Data Frame Manipulation
Overview
Teaching: 10 min
Exercises: 10 minQuestions
Data-frames. What are they, and how to manage them?
Objectives
Understand what is a data-frame and learn to manipulate it.
Data-frames: The power of interdisciplinarity
Data-frames are the powerful data structures in R. Let’s begin by creating a mock data set:
> musician <- data.frame(people = c("Medtner", "Radwimps", "Shakira"),
pieces = c(722,187,68),
likes = c(0,1,1))
> musician
The content of our new object:
people pieces likes
1 Medtner 722 0
2 Radwimps 187 1
3 Shakira 68 1
We have just created our first data-frame. We can see if this is true using the class()
command:
> class(musician)
[1] "data.frame"
A data-frame is a collection of vectors (i.e. a list) whose components must be of the same data type within each vector:
Figure 3. Structure of the created data-frame.

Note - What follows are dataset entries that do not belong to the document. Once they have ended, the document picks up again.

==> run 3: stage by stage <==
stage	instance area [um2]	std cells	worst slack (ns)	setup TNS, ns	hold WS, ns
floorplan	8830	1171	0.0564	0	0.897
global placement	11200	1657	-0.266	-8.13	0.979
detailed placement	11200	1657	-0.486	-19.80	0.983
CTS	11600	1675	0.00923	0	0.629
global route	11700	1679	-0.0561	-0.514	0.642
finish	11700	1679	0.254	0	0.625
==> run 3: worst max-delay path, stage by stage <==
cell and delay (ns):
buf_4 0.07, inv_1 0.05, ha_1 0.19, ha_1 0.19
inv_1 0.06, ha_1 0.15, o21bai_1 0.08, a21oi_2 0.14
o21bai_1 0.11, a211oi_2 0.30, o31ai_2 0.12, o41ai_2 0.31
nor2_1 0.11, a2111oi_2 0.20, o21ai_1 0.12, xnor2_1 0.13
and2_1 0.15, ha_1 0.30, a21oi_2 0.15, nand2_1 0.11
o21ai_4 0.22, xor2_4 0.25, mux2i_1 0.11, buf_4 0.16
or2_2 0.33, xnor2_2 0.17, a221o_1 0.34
**config.mk**
```make
export PLATFORM = sky130hd
export DESIGN_NAME = rtnh_div
export DESIGN_NICKNAME = d
export VERILOG_FILES = /design/src/rtnh_pkg.sv /design/src/rtnh_div.sv
export SDC_FILE = /design/constraint.sdc
export NUM_CORES = 2
export LEC_CHECK = 0
export BUFFER_PORTS_ARGS = -buffer_cell sky130_fd_sc_hd__buf_2
export CAP_MARGIN = 20
export CORE_MARGIN = 8
export CORE_UTILIZATION = 55
export CTS_CLUSTER_DIAMETER = 200
export DETAILED_ROUTE_END_ITERATION = 6
export GPL_TIMING_DRIVEN = 0
export MAX_ROUTING_LAYER = met4
export PLACE_DENSITY = 0.81
export SLEW_MARGIN = 0
export SYNTH_ARGS = -nofsm -noshare
export SYNTH_HDL_FRONTEND = slang
export SYNTH_SLANG_ARGS = --single-unit
```
**constraint.sdc**
```tcl
create_clock -name clk -period 7.2 [get_ports clk]
set_clock_uncertainty 0.1 [all_clocks]
set_input_delay 0.72 -clock clk [delete_from_list [all_inputs] [get_ports clk]]
set_output_delay 0.72 -clock clk [all_outputs]
set_load 0.05 [all_outputs]
```
**src/rtnh_pkg.sv**
```systemverilog
`default_nettype none
// ----------------------------------------------------------------------------
// rtnh_pkg
// shared types and constants of the ray/triangle nearest-hit core
// ----------------------------------------------------------------------------
package rtnh_pkg;

	localparam int CoordWidth = 32;
	localparam int FracBits   = 16;
	localparam int DistWidth  = 31;
	localparam int DiffWidth  = CoordWidth + 1;
	localparam int ProdWidth  = 2 * DiffWidth + 1;
	localparam int WideWidth  = 3 * DiffWidth + 4;
	localparam int AccWidth   = WideWidth + 2;
	localparam int NumWidth   = AccWidth + FracBits + 1;
	localparam int DivWidth   = NumWidth + 1;
	localparam int SplitWidth = DiffWidth + 1;
	localparam int CfgIdxWidth = 3;
	localparam int SlotWidth  = 4;

	localparam logic [DistWidth-1:0] DistMax = '1;

	localparam logic [CfgIdxWidth-1:0] RegOrgX = 3'd0;
	localparam logic [CfgIdxWidth-1:0] RegOrgY = 3'd1;
	localparam logic [CfgIdxWidth-1:0] RegOrgZ = 3'd2;
	localparam logic [CfgIdxWidth-1:0] RegDirX = 3'd3;
	localparam logic [CfgIdxWidth-1:0] RegDirY = 3'd4;
	localparam logic [CfgIdxWidth-1:0] RegDirZ = 3'd5;

	typedef struct packed {
		logic signed [CoordWidth-1:0] vertex_a_x;
		logic signed [CoordWidth-1:0] vertex_a_y;
		logic signed [CoordWidth-1:0] vertex_a_z;
		logic signed [CoordWidth-1:0] vertex_b_x;
		logic signed [CoordWidth-1:0] vertex_b_y;
		logic signed [CoordWidth-1:0] vertex_b_z;
		logic signed [CoordWidth-1:0] vertex_c_x;
		logic signed [CoordWidth-1:0] vertex_c_y;
		logic signed [CoordWidth-1:0] vertex_c_z;
		logic                         first_of_ray;
	} tri_word_t;

	typedef struct packed {
		logic                 improved;
		logic [DistWidth-1:0] nearest_distance;
		logic                 degenerate;
	} hit_word_t;

	typedef enum logic [3:0] {
		ST_IDLE, ST_CROSS, ST_DET, ST_DOT, ST_SIGN, ST_TEST, ST_DIV, ST_DONE
	} state_t;

	typedef struct packed {
		logic start;
		logic busy;
		logic done;
	} div_ctl_t;

endpackage
`default_nettype wire

```
**src/rtnh_div.sv**
```systemverilog
`default_nettype none
// ----------------------------------------------------------------------------
// rtnh_div
// restoring divider: one quotient bit a cycle, distance quotient of 31 bits
// ----------------------------------------------------------------------------
module rtnh_div import rtnh_pkg::*; (
	input  wire logic                 clk,
	input  wire logic                 arst_n,
	input  wire logic                 start,
	input  wire logic [NumWidth-1:0]  num,
	input  wire logic [AccWidth-1:0]  den,
	output div_ctl_t                  ctl,
	output logic     [DistWidth-1:0]  quo
);
	logic [DivWidth-1:0]  rem_q;
	logic [DivWidth-1:0]  den_q;
	logic [DistWidth-1:0] quo_q;
	logic [4:0]           bit_q;
	logic                 busy_q;
	logic                 done_q;
	logic [DivWidth-1:0]  trial;
	logic                 fits;

	// compare on the shifted remainder so an overflow of the shifted divisor never reaches the compare
	always_comb begin
		trial = den_q << bit_q;
		fits  = (rem_q >> bit_q) >= den_q;
	end

	always_ff @(posedge clk or negedge arst_n) begin
		if (!arst_n) begin
			busy_q <= 1'b0;
			done_q <= 1'b0;
			bit_q  <= '0;
		end else begin
			done_q <= 1'b0;
			if (start) begin
				busy_q <= 1'b1;
				bit_q  <= 5'(DistWidth - 1);
			end else if (busy_q) begin
				if (bit_q == 5'd0) begin
					busy_q <= 1'b0;
					done_q <= 1'b1;
				end else begin
					bit_q <= bit_q - 5'd1;
				end
			end
		end
	end

	always_ff @(posedge clk) begin
		if (start) begin
			rem_q <= DivWidth'(num);
			den_q <= DivWidth'(den);
			quo_q <= '0;
		end else if (busy_q && fits) begin
			rem_q        <= rem_q - trial;
			quo_q[bit_q] <= 1'b1;
		end
	end

	assign ctl.start = start;
	assign ctl.busy  = busy_q;
	assign ctl.done  = done_q;
	assign quo       = quo_q;

	as_done_after_busy: assert property (@(posedge clk) disable iff (!arst_n)
		done_q |-> $past(busy_q)) else $error("divider done without work");
	as_no_overlap: assert property (@(posedge clk) disable iff (!arst_n)
		done_q |-> !busy_q) else $error("divider busy and done together");
	as_start_idle: assert property (@(posedge clk) disable iff (!arst_n)
		start |-> !busy_q) else $error("divider restarted while busy");
endmodule
`default_nettype wire

```
== Yosys cells after proc, flatten, opt, wreduce, memory -nomap -nowiden ==
Index checks and enable logic that the tools add are counted.
Operators by class
  add/subtract/negate cells: 2
  magnitude comparators: 3
  equality and inequality tests: 1
  shift-type cells: 2
  mux-type cells: 13
  bitwise gates (word level): 1
  reductions and logical operators: 6
Operators with widths (number)
  2-to-1 mux 122 bit: 2
  greater-or-equal comparator 123 x 105 -> 1 bit: 1
  left shift 105 x 5 -> 123 bit: 1
  >> shifter 123 x 5 -> 123 bit: 1
  subtractor 123 bit: 1
  bitwise OR 31 bit: 1
  2-to-1 mux 5 bit: 3
  2-to-1 mux 1 bit: 7
  < comparator 5 x 6 -> 1 bit (second input constant): 1
  demux 1 bit (select 5 bit): 1
  greater-or-equal comparator 5 x 1 -> 1 bit (second input constant): 1
  logical NOT 5 bit: 1
  subtractor 5 x 1 -> 5 bit (second input constant): 1
  nonzero test 2 bit: 2
  logical AND 1 bit: 2
  != test 2 bit (second input constant): 1
  AND reduction 2 bit: 1
Storage, ports and cells
  bits in registers: 266
  output and inout bits: 34
  logic and storage cells: 35

== Longest topological paths before layout ==
  word-level depth: 5
  mapped depth: 30
  gate-level depth less buffers: 24

== Least setup slack after synthesis ==
Ideal clock, no wire load.
  kind: register to register
  start point: register bit_q[1]
  end point: register rem_q[0] (enable)
  library setup time: 0.429 ns
  arrival time: 6.617 ns
  required time: 6.671 ns
  slack: 0.054 ns
  cell stages (with the launch flop): 23
  path buffers: 6
  cells stage by stage: dfrtp_1 > clkbuf_1 > buf_1 > buf_2 > buf_1 > buf_1 > clkbuf_1 > mux4_2 > mux2i_1 > nand2_1 > o21ai_0 > mux2i_1 > ha_1 > nand4_1 > or2_2 > nor3_1 > nand2_1 > nor4_1 > nand3_1 > a31oi_1 > nor3_1 > o211ai_1 > or2_2
On the way
  word-level cells in the longest chain between the ends: 4
RTL lines
  start: declaration: line rtnh_div.sv:18  | logic [4:0] bit_q;
  start signal: assignment: line rtnh_div.sv:39  | bit_q <= 5'(DistWidth - 1);
  start signal: assignment: line rtnh_div.sv:45  | bit_q <= bit_q - 5'd1;
  >> shifter 123 x 5 -> 123 bit: line rtnh_div.sv:27  | fits = (rem_q >> bit_q) >= den_q;
  greater-or-equal comparator 123 x 105 -> 1 bit: line rtnh_div.sv:27
  logical AND 1 bit: line rtnh_div.sv:56  | end else if (busy_q && fits) begin
  nonzero test 2 bit (no line)
  end signal: assignment: line rtnh_div.sv:53  | rem_q <= DivWidth'(num);
  end signal: assignment: line rtnh_div.sv:57  | rem_q <= rem_q - trial;
  end: declaration: line rtnh_div.sv:15  | logic [DivWidth-1:0] rem_q;
No other way between the ends.
A chain may end at the register's enable or synchronous reset.

== Worst setup path after layout ==
  start point: register bit_q[3]
  end point: register rem_q[7] (enable)
The elaborated chain is that of the path after synthesis.

==> run metrics <==
status=complete, but fails checks; failing checks=design-rule violations, negative setup slack; GP Congestion=~1.2; FF+latch area=between 7000 and 8000 um^2; largest net degree at the start of global routing=between 70 and 80; most frequent cells in the layout=nand2_1 (810), nor2_1 (357), o21ai_0 (336); hold slack=0.165 ns; clk slew on worst S/H paths=0.07 ns; period utilization=100%; FMAX=around 0.14 GHz; crit end category=flip-flop; setup tns final=-0.00313 ns; input/output buffers=roughly 260; total global routing overflow=0; Final setup viols=4; Routed Antenna Nets=0; Die Y=257 um; chip width=257 um; CP max FO=64; clock sink count=266; CTS Root Cell=clkbuf_16; Final Net Count=4686; initial antenna violation count=3; share of layout cells above drive strength 1=18.4%; maximum root-to-sink buffer count=3; worst vdd ir=272 uV; synth unique cells=92; Arrival @ worst endpoint=7.40 ns; Mean Syn Cell Area=roughly 8 um^2; # rows=88; final setup margin=-0.00127 ns; CTS H-tree lvls=1; Pleak=approximately 16 nW; CORE AREA=~58000 um^2; CTS tree=built; initial core utilization=55.5%; Tmin final=7.20 ns; #FFs+latches synth=266; first-pass GRT wire length=223000 um; # IOs=264; DR iter-0 viols=4912; first-pass detailed-route iteration total=7; maxcap violations=0; endpoints failing hold=0; Pwr Total=11.4 mW; Synth Instances=3896; final slew viol count=0; total CTS buffers=31; Async S/R FF share, synth=under 10%; multi-input logic area=23500 um^2; Top FF cell, synth=edfxtp_1; Placement Setup Slack=-2.64 ns; Total GRT Usage=46.7%; crit path kind=flip-flop to flip-flop; WP data required=7.40 ns; post-synthesis sequential area ratio=a little under a quarter; Worst-Margin Slew=between 1 and 1.5 ns; Routed wire per std cell=between 30 and 40 um; pwr dens=between 300 and 400 nW/um^2; via density per instance=6.93; most common cell after layout, fill and taps aside=nand2_1; area delta synth->final=14.6%; Netlist Area Pre-Place=between 30000 and 40000 um^2; final-layout fill cell count=5161; Post-synth EDFFs=227; vias in the first global route=33100; worst-skew pair later-pin latency=~0.65 ns; Yosys warning total=0; via count=34800; Routed WL=157000 um; # DRC=3; DP HPWL=approximately 130000 um; Syn Nets=4358; worst min-delay path category=input pin to flip-flop; worst rel slew slack=14.9%; die footprint=about 66000 um^2; startpoint types=flip-flop
==> power by group <==
group	switching [mW]	internal, mW	leakage, nW
Clock	0.732	0.945	0.498
Combinational	4.71	2.69	12.7
Sequential	0.366	2.00	2.57
Total	5.80	5.64	15.8
==> sequential cells by signal, indices dropped and copies added (netlist names) <==
name    flops
done_q      1
quo        31
rem_q     123
bit_q       5
den_q     105
busy_q      1
==> per-stage QoR <==
stage	instances	utilization [%]	instance area, um^2
4_1_cts	4996	62.7	36200
3_3_place_gp	4924	59.5	34300
5_1_grt	5015	63.6	36700
3_5_place_dp	4942	60.0	34600
2_1_floorplan	3896	-	32000
6_report	5016	63.6	36700
==> worst max-delay path, cell delays in order (launching register included) <==
cell	delay, ns
dfrtp_1	0.33
clkbuf_1	0.33
clkbuf_2	0.35
clkbuf_2	0.41
clkbuf_1	0.42
buf_1	0.73
nand2_1	0.26
o21ai_0	0.39
mux2i_1	0.21
ha_1	0.25
a21o_1	0.15
a21o_1	0.17
a21oi_1	0.12
o21ai_0	0.19
a221oi_1	0.32
o21ai_0	0.16
nand3_1	0.13
a31oi_1	0.15
nor3_1	0.53
o211ai_1	0.22
or2_4	0.31
buf_16	0.20
buf_16	0.25
==> synthesized netlist by cell type, types with 66 or more instances <==
library cell  instances  share of area [%]
xnor2_1              69                1.9
edfxtp_1            227                 21
nand2_1             810                9.5
nor2_1              358                4.2
a31oi_1              66                1.3
mux4_2              191                 13
a21o_1              116                2.7
inv_1               132                1.5
a21oi_1             290                4.5
mux2i_1             242                7.6
clkbuf_1            183                2.1
o21ai_0             361                5.6
ha_1                231                9.0
==> final timing paths <==
| kind | cells after the start | slack, ns | startpoint | to |
|---|---|---|---|---|
| setup / recovery | 22 | -0.001 | bit_q[3] | rem_q[7] |
| hold / removal | 1 | 0.16 | den[25] | den_q[25] |
| setup reg to reg | 22 | -0.001 | bit_q[3] | rem_q[7] |
| hold reg to reg | 2 | 0.36 | quo[30] | quo[30] |
| max in group asynchronous | 2 | 6.41 | arst_n | bit_q[1] |
| min in group asynchronous | 2 | 0.42 | arst_n | busy_q |
==> area by class of cell <==
cell class              instances  area share (%)
repair buffers                300            4.82
diodes                          4          0.0273
multi-input cells            3224            63.9
well taps                     765            2.61
inverters                     136            1.41
flip-flops and latches        266            20.8
clock buffers                  33            2.16
plain buffers                 265            3.58
clock inverters                23           0.695
==> metal layers <==
metal  wire length [um]  share of wire (%)  vias up  track usage (%)
met3              20200                 13      827             13.8
met5                  0                  0        -                -
met2              67200                 43     2724             69.5
met1              52900                 34    16400             52.5
met4              16500                 11        0             36.2
li1                   -                  -    14900                -
==> cells by family (layout without fill, tap and decap cells) <==
| kind of cell | Yosys count | count (layout) | synth area share [%] |
|---|---|---|---|
| DFF | 266 | 266 | 23.8 |
| and+or+nand+nor | 1416 | 1416 | 18.5 |
| other | 0 | 4 | 0 |
| buffers and inverters | 406 | 757 | 4.92 |
| muxes | 449 | 449 | 21.5 |
| adders and majority gates | 232 | 232 | 9.08 |
| xor gates and xnor gates | 120 | 120 | 3.28 |
| AOI/OAI and AO/OA | 1007 | 1007 | 18.8 |
==> repair_timing <==
| action | 4_1_cts | 5_1_grt |
|---|---|---|
| resized for setup | 187 | 125 |
| endpoints found under the setup margin | 259 | 178 |
| hold endpoints to repair | 7 | 0 |
| hold buffers | 1 | 0 |
| setup buffers | 2 | 13 |
| pin swaps | 3 | 11 |
No activity file was read; power rests on OpenSTA's default activity.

We can begin to explore our new object by pulling out columns using the $
operator. In order to use it,
you need to write the name of your data-frame, followed by the $
operator and the name of the column
you want to extract:
> musician$people
[1] "Medtner" "Radwimps" "Shakira"
We can do operations with the columns:
> musician$pieces + 20
[1] 742 207 88
Moreover, we can change the data type of one of the columns. Using the next line of code we can see if the musicians are popular or not:
> typeof(musician$likes)
[1] "double"
> musician$likes <- as.logical(musician$likes)
> paste("Is",musician$people, "popular? :", musician$likes, sep = " ")
[1] "Is Medtner popular? : FALSE" "Is Radwimps popular? : TRUE" "Is Shakira popular? : TRUE"
Finally, we can extract information from a specific place in our data by using the “matrix” nomenclature [-,-]
,
where the first number inside the brackets specifies the row number, and the second the column number:
Figure 4. Extraction of specific data in a data-frame and a matrix.
> musician[1,2] # The number of pieces that Nikolai Medtner composed
[1] 722
We can also call for that data by calling the column by it’s name
> musician[1,"pieces"] # The number of pieces that Nikolai Medtner composed
[1] 722
Exercise 2:
Complete the lines of code to obtain the required information
Code Information required > musician[__,__] Pieces composed by Shakira > (musician____)_2 Pieces composed by all musicians if they were half of productive (The half of their actual pieces) > musician$___ <- c(,,___) Redefine the likes
column to make all the musicians popular!がんばって! (ganbatte; good luck):
Solution
Code Information required > musician[3,”pieces”] Pieces composed by Shakira > (musician$pieces)/2 Pieces composed by all musicians if they were half of productive (The half of their actual pieces) > musician$likes <- c(“TRUE”,”TRUE”,”TRUE”) Redefine the likes
columne to make all the musicians popular!
Key Points
Data-frames contain multiple columns with different types of data.